5.1.1 Toeslagrechten worden ingevolge het in Verordening (EG) nr. 1782/2003 neergelegde systeem in beginsel berekend door de over de jaren 2000, 2001 en 2002 ontvangen steun te verdelen over het aantal hectaren dat tijdens die periode gemiddeld is gebruikt voor de vaststelling van die steunbedragen. Bij de bepaling van die steunbedragen wordt uitgegaan van de toekenningsbesluiten voor die steun, zonder de rechtmatigheid van die besluiten opnieuw te beoordelen.

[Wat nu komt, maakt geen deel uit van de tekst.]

===== config.mk =====
export PLATFORM = sky130hd
export DESIGN_NAME = motor_endstop_calibrator_unit
export DESIGN_NICKNAME = d
export VERILOG_FILES = /design/src/sv/mec_pkg.sv /design/src/sv/mec_regs.sv /design/src/sv/mec_ctrl.sv /design/src/sv/mec_dp.sv /design/src/sv/motor_endstop_calibrator_unit.sv
export SDC_FILE = /design/constraint.sdc
export NUM_CORES = 2
export LEC_CHECK = 0
export BUFFER_PORTS_ARGS = -buffer_cell sky130_fd_sc_hd__buf_2
export CAP_MARGIN = 10
export CORE_MARGIN = 4
export CORE_UTILIZATION = 54
export CTS_CLUSTER_SIZE = 20
export DETAILED_ROUTE_END_ITERATION = 8
export GPL_TIMING_DRIVEN = 0
export PLACE_DENSITY = 0.77
export REMOVE_ABC_BUFFERS = 1
export SYNTH_ARGS = -nofsm -noshare
export SYNTH_HDL_FRONTEND = slang
export SYNTH_HIERARCHICAL = 1
export SYNTH_SLANG_ARGS = --single-unit

===== constraint.sdc =====
create_clock -name clk_i -period 14.45 [get_ports clk_i]
set_input_delay 0.7225 -clock clk_i [delete_from_list [all_inputs] [get_ports clk_i]]
set_output_delay 0.7225 -clock clk_i [all_outputs]
set_load 0.05 [all_outputs]

===== src/sv/mec_pkg.sv =====
// Shared types and constants for the motor end-stop calibrator.
// Request and response payloads, op, phase and command codes, register map.
// No dependencies.
package mec_pkg;

  localparam int PortCountDefault = 4;

  localparam int CfgAddrW = 4;
  localparam int CfgDataW = 32;

  typedef enum logic [1:0] {
    REG_SETTLE_TICKS  = 2'd0,
    REG_LIMIT_MARGIN  = 2'd1,
    REG_SWEEP_SPEED   = 2'd2,
    REG_SWEEP_TIME_MS = 2'd3
  } reg_idx_e;

  localparam logic [7:0]  SettleTicksReset = 8'd5;
  localparam logic [9:0]  LimitMarginReset = 10'd20;
  localparam logic [6:0]  SweepSpeedReset  = 7'd70;
  localparam logic [15:0] SweepTimeReset   = 16'd300;
  localparam logic [6:0]  SpeedMax         = 7'd100;
  localparam logic signed [7:0] PosCmdSpeed = 8'sd100;

  localparam logic [2:0] OP_REPORT = 3'd0;
  localparam logic [2:0] OP_TICK   = 3'd1;
  localparam logic [2:0] OP_START  = 3'd2;
  localparam logic [2:0] OP_RESET  = 3'd3;
  localparam logic [2:0] OP_STEER  = 3'd4;

  localparam logic [2:0] PH_INIT  = 3'd0;
  localparam logic [2:0] PH_READY = 3'd1;
  localparam logic [2:0] PH_START = 3'd2;
  localparam logic [2:0] PH_NEG   = 3'd3;
  localparam logic [2:0] PH_POS   = 3'd4;
  localparam logic [2:0] PH_DONE  = 3'd5;
  localparam logic [2:0] PH_NONE  = 3'd6;

  localparam logic [1:0] CMD_NONE  = 2'd0;
  localparam logic [1:0] CMD_TIMED = 2'd1;
  localparam logic [1:0] CMD_ABS   = 2'd2;

  localparam logic signed [7:0] DIR_LEFT   = -8'sd1;
  localparam logic signed [7:0] DIR_CENTER = 8'sd0;
  localparam logic signed [7:0] DIR_RIGHT  = 8'sd1;

  typedef struct packed {
    logic [2:0]         op;
    logic [1:0]         port;
    logic               is_tacho;
    logic signed [31:0] position;
    logic signed [7:0]  direction;
  } req_t;

  typedef struct packed {
    logic [1:0]         cmd_kind;
    logic [1:0]         cmd_port;
    logic signed [7:0]  cmd_speed;
    logic [15:0]        cmd_time_ms;
    logic signed [31:0] cmd_angle;
    logic               ok;
    logic [2:0]         port_state;
  } rsp_t;

  typedef struct packed {
    logic [7:0]  settle_ticks;
    logic [9:0]  limit_margin;
    logic [6:0]  sweep_speed;
    logic [15:0] sweep_time_ms;
  } cfg_t;

  typedef struct packed {
    logic load_in;
    logic read_en;
    logic calc_en;
  } dp_cmd_t;

endpackage
File: config.mk
export PLATFORM = sky130hd
export DESIGN_NAME = ready_to_drive_safety_sequencer
export DESIGN_NICKNAME = d
export VERILOG_FILES = /design/src/rtl/rtds_pkg.sv /design/src/rtl/rtds_cfg_regs.sv /design/src/rtl/rtds_step.sv /design/src/rtl/ready_to_drive_safety_sequencer.sv
export VERILOG_INCLUDE_DIRS = /design/src /design/src/rtl
export SDC_FILE = /design/constraint.sdc
export NUM_CORES = 1
export LEC_CHECK = 0
export BUFFER_PORTS_ARGS = -buffer_cell sky130_fd_sc_hd__buf_4
export CORE_UTILIZATION = 60
export DETAILED_ROUTE_END_ITERATION = 10
export HOLD_SLACK_MARGIN = 0.06
export PLACE_DENSITY_LB_ADDON = 0.1
export SLEW_MARGIN = 40
export SYNTH_ARGS = -nofsm -noshare
export SYNTH_HDL_FRONTEND = slang
export SYNTH_SLANG_ARGS = --single-unit
File: constraint.sdc
create_clock -name clk -period 5.6 [get_ports clk]
set_clock_uncertainty 0.1 [all_clocks]
set_input_delay 0.84 -clock clk [delete_from_list [all_inputs] [get_ports clk]]
set_output_delay 0.84 -clock clk [all_outputs]
set_load 0.02 [all_outputs]
`config.mk`:
```
export PLATFORM = sky130hd
export DESIGN_NAME = skewed_triangle_oscillator_top
export DESIGN_NICKNAME = d
export VERILOG_FILES = /design/src/rtl/sto_pkg.sv /design/src/rtl/skewed_triangle_oscillator_top.sv /design/src/rtl/sto_phase.sv /design/src/rtl/sto_scale.sv
export VERILOG_INCLUDE_DIRS = /design/src /design/src/rtl
export SDC_FILE = /design/constraint.sdc
export NUM_CORES = 2
export LEC_CHECK = 0
export BUFFER_PORTS_ARGS = -buffer_cell sky130_fd_sc_hd__clkbuf_2
export CORE_MARGIN = 2
export CORE_UTILIZATION = 45
export CTS_BUF_LIST = sky130_fd_sc_hd__clkbuf_8
export CTS_CLUSTER_SIZE = 12
export DETAILED_ROUTE_END_ITERATION = 8
export GPL_ROUTABILITY_DRIVEN = 0
export SLEW_MARGIN = 20
export SYNTH_ARGS = -nofsm -noshare
export SYNTH_HDL_FRONTEND = slang
export SYNTH_HIERARCHICAL = 1
export SYNTH_SLANG_ARGS = --single-unit
```
`constraint.sdc`:
```
create_clock -name clk_i -period 24.9 [get_ports clk_i]
set_input_delay 4.98 -clock clk_i [delete_from_list [all_inputs] [get_ports clk_i]]
set_output_delay 4.98 -clock clk_i [all_outputs]
set_load 0.05 [all_outputs]
```
`src/rtl/skewed_triangle_oscillator_top_defines.svh`:
```
// ----------------------------------------------------------------------------
// Skewed triangle oscillator assertion macros
// Concurrent assertion helpers, empty when SYNTHESIS is defined.
// ----------------------------------------------------------------------------
`ifndef SKEWED_TRIANGLE_OSCILLATOR_TOP_DEFINES_SVH
`define SKEWED_TRIANGLE_OSCILLATOR_TOP_DEFINES_SVH

`ifndef SYNTHESIS
`define STO_ASSERT_CLK(lbl, clk, rst_n, prop) \
  lbl: assert property (@(posedge clk) disable iff (!rst_n) prop) \
    else $error("assertion failed");
`define STO_ASSERT(lbl, prop) `STO_ASSERT_CLK(lbl, clk_i, rst_ni, prop)
`else
`define STO_ASSERT_CLK(lbl, clk, rst_n, prop)
`define STO_ASSERT(lbl, prop)
`endif

`endif

```
`src/rtl/sto_pkg.sv`:
```
// ----------------------------------------------------------------------------
// Skewed triangle oscillator package
// Register map and fixed widths shared by the oscillator modules.
// ----------------------------------------------------------------------------
package sto_pkg;

  localparam int unsigned SAMPLE_W  = 16;
  localparam int unsigned REG_IDX_W = 3;

  typedef enum logic [REG_IDX_W-1:0] {
    REG_RISE_INC     = 3'd0,
    REG_FALL_INC     = 3'd1,
    REG_OUT_MAX      = 3'd2,
    REG_OUT_MIN      = 3'd3,
    REG_START_PHASE  = 3'd4,
    REG_START_RISING = 3'd5
  } reg_idx_e;

  typedef logic signed [SAMPLE_W-1:0] sample_t;

endpackage

```
`src/rtl/skewed_triangle_oscillator_top.sv`:
```
// ----------------------------------------------------------------------------
// Skewed triangle oscillator
// Asymmetric triangle wave generator with APB register port.
// ----------------------------------------------------------------------------
// Usage:
//   Each input beat (in_valid_i/in_ready_o, field restart_i) is one tick and
//   yields exactly one output beat (out_valid_o/out_ready_i, field sample_o).
//   restart_i reloads phase and direction from start_phase/start_rising
//   before the tick's step.
//   Throughput: one beat per cycle while the pipe is not stalled. Three register
//   stages (phase, product, sample); out_valid_o is the valid bit of the last.
//   The phase add-and-clamp is the only loop; it is combinational into phase_q.
//   Stall: the whole pipe holds while out_valid_o is high and out_ready_i is
//   low; in_ready_o drops in that case and rises as soon as the output
//   register drains or is taken.
//   Reset: pipe empty, phase 0, rising; registers zero, start_rising 1.
//   Registers sit at 4*index (8*index when the phase exceeds 32 bits):
//   rise_inc, fall_inc, out_max, out_min, start_phase, start_rising.
//   Write only while the pipe is empty.
// ----------------------------------------------------------------------------
`include "skewed_triangle_oscillator_top_defines.svh"

module skewed_triangle_oscillator_top #(
  parameter int unsigned PHASE_FRAC_BITS = 24
) (
  input  logic                     clk_i,
  input  logic                     rst_ni,
  input  logic                                            psel,
  input  logic                                            penable,
  input  logic                                            pwrite,
  input  logic [((PHASE_FRAC_BITS >= 32) ? 3 : 2)+2:0]    paddr,
  input  logic [((PHASE_FRAC_BITS >= 32) ? 64 : 32)-1:0]  pwdata,
  output logic [((PHASE_FRAC_BITS >= 32) ? 64 : 32)-1:0]  prdata,
  output logic                                            pready,
  input  logic                     in_valid_i,
  output logic                     in_ready_o,
  input  logic                     restart_i,
  output logic                     out_valid_o,
  input  logic                     out_ready_i,
  output sto_pkg::sample_t         sample_o
);

  import sto_pkg::*;

  localparam int unsigned PW      = PHASE_FRAC_BITS + 1;
  localparam int unsigned AddrLsb = (PHASE_FRAC_BITS >= 32) ? 3 : 2;
  localparam int unsigned AW      = AddrLsb + REG_IDX_W;
  localparam int unsigned DW      = (PHASE_FRAC_BITS >= 32) ? 64 : 32;

  logic [PW-1:0] rise_inc_q, fall_inc_q, start_phase_q;
  sample_t       out_max_q, out_min_q;
  logic          start_rising_q;
  reg_idx_e      reg_idx;
  logic          wr_en;

  logic          en;
  logic          accept;
  logic          v1_q, v2_q, v3_q;
  logic [PW-1:0] phase;

  // Configuration port
  assign pready  = 1'b1;
  assign reg_idx = reg_idx_e'(paddr[AW-1:AddrLsb]);
  assign wr_en   = psel && penable && pwrite;

  always_ff @(posedge clk_i or negedge rst_ni) begin
    if (!rst_ni) begin
      rise_inc_q     <= '0;
      fall_inc_q     <= '0;
      out_max_q      <= '0;
      out_min_q      <= '0;
      start_phase_q  <= '0;
      start_rising_q <= 1'b1;
    end else if (wr_en) begin
      case (reg_idx)
        REG_RISE_INC:     rise_inc_q     <= pwdata[PW-1:0];
        REG_FALL_INC:     fall_inc_q     <= pwdata[PW-1:0];
        REG_OUT_MAX:      out_max_q      <= pwdata[SAMPLE_W-1:0];
        REG_OUT_MIN:      out_min_q      <= pwdata[SAMPLE_W-1:0];
        REG_START_PHASE:  start_phase_q  <= pwdata[PW-1:0];
        REG_START_RISING: start_rising_q <= pwdata[0];
        default: ;
      endcase
    end
  end

  always_comb begin
    case (reg_idx)
      REG_RISE_INC:     prdata = DW'(rise_inc_q);
      REG_FALL_INC:     prdata = DW'(fall_inc_q);
      REG_OUT_MAX:      prdata = DW'(out_max_q);
      REG_OUT_MIN:      prdata = DW'(out_min_q);
      REG_START_PHASE:  prdata = DW'(start_phase_q);
      REG_START_RISING: prdata = DW'(start_rising_q);
      default:          prdata = '0;
    endcase
  end

  // Pipe control: all stages advance together unless the output beat stalls
  assign en         = !v3_q || out_ready_i;
  assign in_ready_o = en;
  assign accept     = in_valid_i && en;

  always_ff @(posedge clk_i or negedge rst_ni) begin
    if (!rst_ni) begin
      v1_q <= 1'b0;
      v2_q <= 1'b0;
      v3_q <= 1'b0;
    end else if (en) begin
      v1_q <= in_valid_i;
      v2_q <= v1_q;
      v3_q <= v2_q;
    end
  end

  sto_phase #(
    .PHASE_FRAC_BITS(PHASE_FRAC_BITS)
  ) u_phase (
    .clk_i,
    .rst_ni,
    .step_i         (accept),
    .restart_i,
    .rise_inc_i     (rise_inc_q),
    .fall_inc_i     (fall_inc_q),
    .start_phase_i  (start_phase_q),
    .start_rising_i (start_rising_q),
    .phase_o        (phase)
  );

  sto_scale #(
    .PHASE_FRAC_BITS(PHASE_FRAC_BITS)
  ) u_scale (
    .clk_i,
    .en_i      (en),
    .phase_i   (phase),
    .out_max_i (out_max_q),
    .out_min_i (out_min_q),
    .sample_o
  );

  assign out_valid_o = v3_q;

  `STO_ASSERT(a_stall_freezes, !en |=> $stable(v1_q) && $stable(v2_q))
  `STO_ASSERT(a_no_accept_stalled, (v3_q && !out_ready_i) |-> !accept)
  `STO_ASSERT(a_pipe_moves, (en && v2_q) |=> v3_q)

endmodule

```
`src/rtl/sto_phase.sv`:
```
// ----------------------------------------------------------------------------
// Phase accumulator
// Steps the phase up or down per beat, clamps at 0 and 1.0, turns direction.
// ----------------------------------------------------------------------------
`include "skewed_triangle_oscillator_top_defines.svh"

module sto_phase #(
  parameter int unsigned PHASE_FRAC_BITS = 24
) (
  input  logic                     clk_i,
  input  logic                     rst_ni,
  input  logic                     step_i,
  input  logic                     restart_i,
  input  logic [PHASE_FRAC_BITS:0] rise_inc_i,
  input  logic [PHASE_FRAC_BITS:0] fall_inc_i,
  input  logic [PHASE_FRAC_BITS:0] start_phase_i,
  input  logic                     start_rising_i,
  output logic [PHASE_FRAC_BITS:0] phase_o
);

  localparam int unsigned PW = PHASE_FRAC_BITS + 1;
  localparam logic [PW-1:0] PhaseOne = {1'b1, {PHASE_FRAC_BITS{1'b0}}};

  logic [PW-1:0] phase_q, phase_d;
  logic          rising_q, rising_d;
  logic [PW-1:0] base;
  logic          dir;
  logic [PW:0]   sum;
  logic [PW-1:0] stepped;
  logic          clamp_hi;

  always_comb begin
    base     = restart_i ? start_phase_i  : phase_q;
    dir      = restart_i ? start_rising_i : rising_q;
    sum      = {1'b0, base} + {1'b0, rise_inc_i};
    clamp_hi = 1'b0;
    stepped  = '0;
    if (dir) begin
      clamp_hi = (sum >= {1'b0, PhaseOne});
      stepped  = sum[PW-1:0];
    end else begin
      stepped  = (fall_inc_i >= base) ? '0 : base - fall_inc_i;
      clamp_hi = (stepped >= PhaseOne);
    end
    if (clamp_hi) begin
      phase_d  = PhaseOne;
      rising_d = 1'b0;
    end else if (stepped == '0) begin
      phase_d  = '0;
      rising_d = 1'b1;
    end else begin
      phase_d  = stepped;
      rising_d = dir;
    end
  end

  always_ff @(posedge clk_i or negedge rst_ni) begin
    if (!rst_ni) begin
      phase_q  <= '0;
      rising_q <= 1'b1;
    end else if (step_i) begin
      phase_q  <= phase_d;
      rising_q <= rising_d;
    end
  end

  assign phase_o = phase_q;

  `STO_ASSERT(a_phase_bounded, step_i |=> (phase_q <= PhaseOne))
  `STO_ASSERT(a_top_falls, step_i |=> (phase_q != PhaseOne || !rising_q))
  `STO_ASSERT(a_floor_rises, step_i |=> (phase_q != '0 || rising_q))
  `STO_ASSERT(a_phase_holds, !step_i |=> $stable(phase_q) && $stable(rising_q))

endmodule

```
`src/rtl/sto_scale.sv`:
```
// ----------------------------------------------------------------------------
// Sample scaler
// Maps the phase onto out_min..out_max, truncating toward zero. Two stages.
// ----------------------------------------------------------------------------
module sto_scale #(
  parameter int unsigned PHASE_FRAC_BITS = 24
) (
  input  logic                     clk_i,
  input  logic                     en_i,
  input  logic [PHASE_FRAC_BITS:0] phase_i,
  input  sto_pkg::sample_t         out_max_i,
  input  sto_pkg::sample_t         out_min_i,
  output sto_pkg::sample_t         sample_o
);

  import sto_pkg::*;

  localparam int unsigned F  = PHASE_FRAC_BITS;
  localparam int unsigned PW = F + 1;
  localparam int unsigned NW = PW + SAMPLE_W + 2;
  localparam int unsigned XW = NW - SAMPLE_W - F;

  logic signed [PW:0]         phase_s;
  logic signed [SAMPLE_W:0]   diff;
  logic signed [NW-1:0]       prod_d, prod_q;
  logic signed [NW-1:0]       min_ext;
  logic signed [NW-1:0]       num;
  logic signed [NW-1:0]       adj;
  sample_t                    sample_d, sample_q;

  assign phase_s = {1'b0, phase_i};
  assign diff    = {out_max_i[SAMPLE_W-1], out_max_i} - {out_min_i[SAMPLE_W-1], out_min_i};
  assign prod_d  = phase_s * diff;

  // toward-zero truncation: bias negative values by one LSB short of 1.0
  assign min_ext  = {{XW{out_min_i[SAMPLE_W-1]}}, out_min_i, {F{1'b0}}};
  assign num      = min_ext + prod_q;
  assign adj      = num + (num[NW-1] ? {{(NW-F){1'b0}}, {F{1'b1}}} : '0);
  assign sample_d = adj[F+SAMPLE_W-1:F];

  always_ff @(posedge clk_i) begin
    if (en_i) begin
      prod_q   <= prod_d;
      sample_q <= sample_d;
    end
  end

  assign sample_o = sample_q;

endmodule
```
# [Word-level counts from Yosys, hierarchy flattened]
# Cells that the tools add are included.
[classes] addsub=5 multipliers=1 n_lt_le_gt_ge=3 eq_ne=5 muxes=11 reduce_logical=13
[op_table] operator="case mux 32 bit (6 select lines)" count=1
[op_table] operator="2-to-1 mux 25 bit" count=5
[op_table] operator="adder 40 x 43 -> 43 bit" count=1
[op_table] operator="multiplier 26 x 17 -> 43 bit" count=1
[op_table] operator="adder 40 bit" count=1
[op_table] operator="adder 25 x 25 -> 26 bit" count=1
[op_table] operator="greater-or-equal comparator 26 x 25 -> 1 bit (second input constant)" count=1
[op_table] operator="greater-or-equal comparator 25 bit" count=1
[op_table] operator="greater-or-equal comparator 25 bit (second input constant)" count=1
[op_table] operator="zero test 25 bit" count=1
[op_table] operator="subtractor 25 bit" count=1
[op_table] operator="2-to-1 mux 24 bit" count=1
[op_table] operator="subtractor 16 x 16 -> 17 bit" count=1
[op_table] operator="AND reduction 2 bit" count=6
[op_table] operator="== test 3 x 2 -> 1 bit (second input constant)" count=2
[op_table] operator="== test 3 bit (second input constant)" count=2
[op_table] operator="2-to-1 mux 1 bit" count=4
[op_table] operator="== test 3 x 1 -> 1 bit (second input constant)" count=1
[op_table] operator="logical AND 1 bit" count=3
[op_table] operator="zero test 3 bit" count=1
[op_table] operator="zero test 1 bit" count=1
[op_table] operator="logical OR 1 bit" count=1
[word_totals] regBits=196 input_bits=45 output_inout_bits=51 wordCells=51

# [Logic depth before layout (Yosys ltp)]
[logic_depth] word_depth=7 mapped_depth=35 ltp_nobuf=34

# [Cells and area by module]
# The synthesis kept the hierarchy.
[modules_own_cells] module="sto_scale" n_inst=1 cells_per_inst=2097 area_per_inst_um2=18791.8 seq_area_each_um2=1771.7
[modules_own_cells] module="skewed_triangle_oscillator_top" n_inst=1 cells_per_inst=365 area_per_inst_um2=5397.7 seq_area_each_um2=2778.9
[modules_own_cells] module="sto_phase" n_inst=1 cells_per_inst=612 area_per_inst_um2=4489.3 seq_area_each_um2=651.9

# [Worst setup path before layout]
# No wires, ideal clock.
[synth_path] path_kind="input to output" start="input out_ready_i" end="output in_ready_o" arrival_ps=6857 t_required_ps=19920 slack_ps=13063 cell_stages=1 path_buffers=0 path_cell_list="nand2b_1"
[synth_via] elab_chain_cells=1
[synth_lines] item="start: declaration" line_no="skewed_triangle_oscillator_top.sv:39" text="input logic out_ready_i,"
[synth_lines] item="logical OR 1 bit" line_no="skewed_triangle_oscillator_top.sv:100" text="assign en = !v3_q || out_ready_i;"
[synth_lines] item="end: declaration" line_no="skewed_triangle_oscillator_top.sv:36" text="output logic in_ready_o,"
# No other way between the ends.

# [Final worst setup path]
[layout_path] start="input paddr[4] (netlist name)" end="output prdata[11] (netlist name)"
[layout_via] elab_chain_cells=2 elab_cells_between_ends=7 classes_between="eq/ne: 5; mux: 1; reduce/logical: 1"
[layout_lines] item="start: declaration" line_no="skewed_triangle_oscillator_top.sv:31" text="input logic [((PHASE_FRAC_BITS >= 32) ? 3 : 2)+2:0] paddr,"
[layout_lines] item="== test 3 bit (tied with other cells)" line_no="skewed_triangle_oscillator_top.sv:88" text="case (reg_idx)"
[layout_lines] item="case mux 32 bit (6 select lines) *" line_no="skewed_triangle_oscillator_top.sv:88"
[layout_lines] item="end: declaration" line_no="skewed_triangle_oscillator_top.sv:33" text="output logic [((PHASE_FRAC_BITS >= 32) ? 64 : 32)-1:0] prdata,"
# Mark *: on every way between the ends. The rest lies on a longest branch, timed or not.

==> impl_metrics.toml <==
[sta]
post-route-min-period_ns = 12.05
timing.setup.tns_ns = 0
slew-limit-headroom = 0.2186
fmax_ghz = 0.08301
setup_viol = 0
worstMarginPinSlew_ns = 1.172
period_share = 0.4838
finClkSkew_ns = 0.02372
slew_viol_final = 0
hold_violations = 0
rsz0062_at_grt = "false"

[detailed_routing]
drt-initial-drc-count = 1574
wl_per_cell_um = 20.19
drtPass1Iterations = 6
routed_wl_um = 79710
post_drt_via_cell_ratio = 5.673
dr_total_vias = 22400
drtAntennaViolNets = 0
drc = 0

[synth]
netlist_instances = 3074
async_flop_share = 0.6990
synth-edff-count = 59
synthTopCellsByArea = "fa_1 (24%), dfrtp_1 (12%), ha_1 (11%)"
synth-seq-cells = 196
yosys_warnings = 6
synthTopCellsByCount = "inv_1 (535), fa_1 (348), nand2_1 (342), ha_1 (255), dfrtp_1 (135)"
synth_nets = 3722
netlist_area_sq_um = 28680
avgSynthCellArea_sq_um = 9.329
synth_top_area_cell = "fa_1"
ys_types = 113
ys.flop_type = "dfrtp_1"
yosysSeqAreaShare = 0.1814
synth_top_area_share = 0.2429
yosysMostFrequentCell = "inv_1"

[critical_path]
slowest_stage = "nor2_2"
crit_buf_inv = 2
cp_max_fo = 30
cp-end-kind = "output pin"
criticalPathCategory = "input pin to output pin"
cp.required_ns = 19.92
crit_path_start_kind = "input pin"
max_stage_delay_ns = 0.80
path_cells = "clkbuf_2 > nor2_2 > a32oi_1 > o21ai_0 > clkbuf_2"
critPathTopFamily = "buffers and inverters"
arrival_ns = 7.07
cpMostUsedCell = "clkbuf_2"

[worst_hold_path]
hp-class = "flop to flop"

[layout]
area_growth_pct = 6.112
final_nets = 3737
drive_gt1_frac = 0.1119

[grt]
grt_first_pass_wirelength_um = 127700
antenna_found_initial = 2
grt_start_max_net_pins = 77
grtUsageTotal = 0.2455
grt_overflow = 0
grt_pass1_vias = 23410

[floorplanning]
die-area_sq_um = 65770
die_h_um = 256.5
core_area_sq_um = 63080
initial_utilization = 0.4546
io_pins = 96
die_w_um = 256.5
rows = 92

[placement]
portBuffers = 85
dpl.hpwl_um = 62700

[clock_tree]
clock_sinks = 196
clock_latency_ns = 0.52
cts_setup_buffers = 0
cts-resized-gates = 0
ctsHoldBuffers = 0
numCtsBuffers = 17
clk_root_buffer_cell = "clkbuf_8"
htree_num_levels = 4
cts_tree = "built"
cts_buffer_depth = 2
clkSlewWorstSetupHoldPaths_ns = 0.13

[run]
maxCapViolations = 0

[status]
status = "completed"
## layout make-up
type,instances,area [sq um]
inverter,535,2008
antenna,1,2.502
tap,846,1059
timing repair buffer,120,698.2
multi-input combinational,2219,21010
sequential,196,5202
fill,6088,32650
clock buffer,17,234.0
clock inverter,15,216.5
## kinds of logic (layout without fill, tap and decap cells)
group                    Yosys count  after routing  synth area share
AO/OA/AOI/OAI                    496            496            0.1207
XOR/XNOR                         107            107           0.03268
adder cells (fa/ha/maj)          603            603            0.3542
buffers and inverters            659            687           0.09249
flip-flops                       196            196            0.1814
multiplexers                     160            160           0.06767
other                              1              2         0.0001308
AND/OR/NAND/NOR                  852            852            0.1508
## cells in the final DEF, fill, tap and decap left out, types with 23 or more instances in the layout
cell,Yosys,layout
mux2_4,46,46
edfxtp_1,59,59
xnor2_1,65,58
a21o_1,67,67
nor2b_1,60,60
o21a_1,23,23
mux2i_1,36,36
buf_4,8,34
ha_1,255,255
xor2_1,42,40
mux2_2,72,72
inv_1,535,535
nand3_1,58,58
fa_1,348,348
dfrtp_1,135,135
nor2_1,108,106
clkbuf_2,1,84
and2_1,99,99
o21ai_0,99,99
nor3_1,30,29
a21oi_1,88,88
nand2_1,342,342
## through the flow
| stage | util | hold WS, ns | setup slack (ns) | instances | cell area, sq um |
|---|---|---|---|---|---|
| CTS | 0.4820 | 0.4806 | 12.53 | 3947 | 30400 |
| finish | 0.4824 | 0.4770 | 12.85 | 3949 | 30430 |
| detailed placement | 0.4748 | 0.4515 | 12.54 | 3915 | 29950 |
| global placement | 0.4748 | 0.4395 | 12.57 | 3915 | 29950 |
| global route | 0.4824 | 0.5035 | 12.74 | 3948 | 30430 |
| floorplan | - | 0.4305 | 13.06 | 3074 | 28680 |
## per-layer routing
metal	vias to the layer above	routed length, um	part of all wire	GRT usage
met5	-	0	0	0
met4	0	2666	0.033	0.08140
met3	150	3660	0.046	0.02541
met2	667	38980	0.49	0.4234
met1	11420	34410	0.43	0.3229
li1	10160	-	-	-
## flip-flops by register name, indices dropped and copies added, names as in the netlist, 16 cells and up
name / cells
u_scale/prod_q: 43
fall_inc_q: 25
rise_inc_q: 25
start_phase_q: 25
u_phase/phase_o: 25
out_max_q: 16
out_min_q: 16
u_scale/sample_o: 16
## worst paths after layout
path	from	end	slack [ns]	cells past startpoint
min in group asynchronous	rst_ni	u_phase/phase_o[20]$_DFFE_PN0P_	4.45	1
hold / removal	v2_q$_DFFE_PN0N_	out_valid_o$_DFFE_PN0N_	0.48	1
hold reg to reg	v2_q$_DFFE_PN0N_	out_valid_o$_DFFE_PN0N_	0.48	1
setup reg to reg	out_min_q[1]$_DFFE_PN0P_	u_scale/prod_q[41]$_DFFE_PP_	15.02	29
max in group asynchronous	rst_ni	fall_inc_q[12]$_DFFE_PN0P_	19.11	2
setup / recovery	paddr[4]	prdata[11]	12.85	5
Power is not shown: default switching activity piles up to over one toggle a cycle in this logic, so the estimate is an artifact.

5.1.2 Vaststaat dat appellant over het jaar 2001 geen stierenpremie heeft ontvangen. Zijn aanvraag voor 25 stieren is bij besluit van 13 maart 2002 afgewezen. Het hiertegen gemaakte bezwaar is bij besluit van 19 december 2002 ongegrond verklaard. Tegen het besluit van 19 december 2002 is geen beroep ingesteld.
5.1.3 Blijkens artikel 3 bis van Verordening (EG) nr. 795/2004 moet ook rekening gehouden worden met niet uitbetaalde steun, die had moeten worden toegekend. Uit de toelichting op die – bij Verordening (EG) nr. 1974/2004 toegevoegde – bepaling kan worden opgemaakt dat het dan uitsluitend gaat om hectaren of dieren, waarvoor ingevolge een korting of uitsluiting die op grond van Verordening (EG) nr. 2419/2001 is toegepast, geen betaling heeft plaatsgevonden.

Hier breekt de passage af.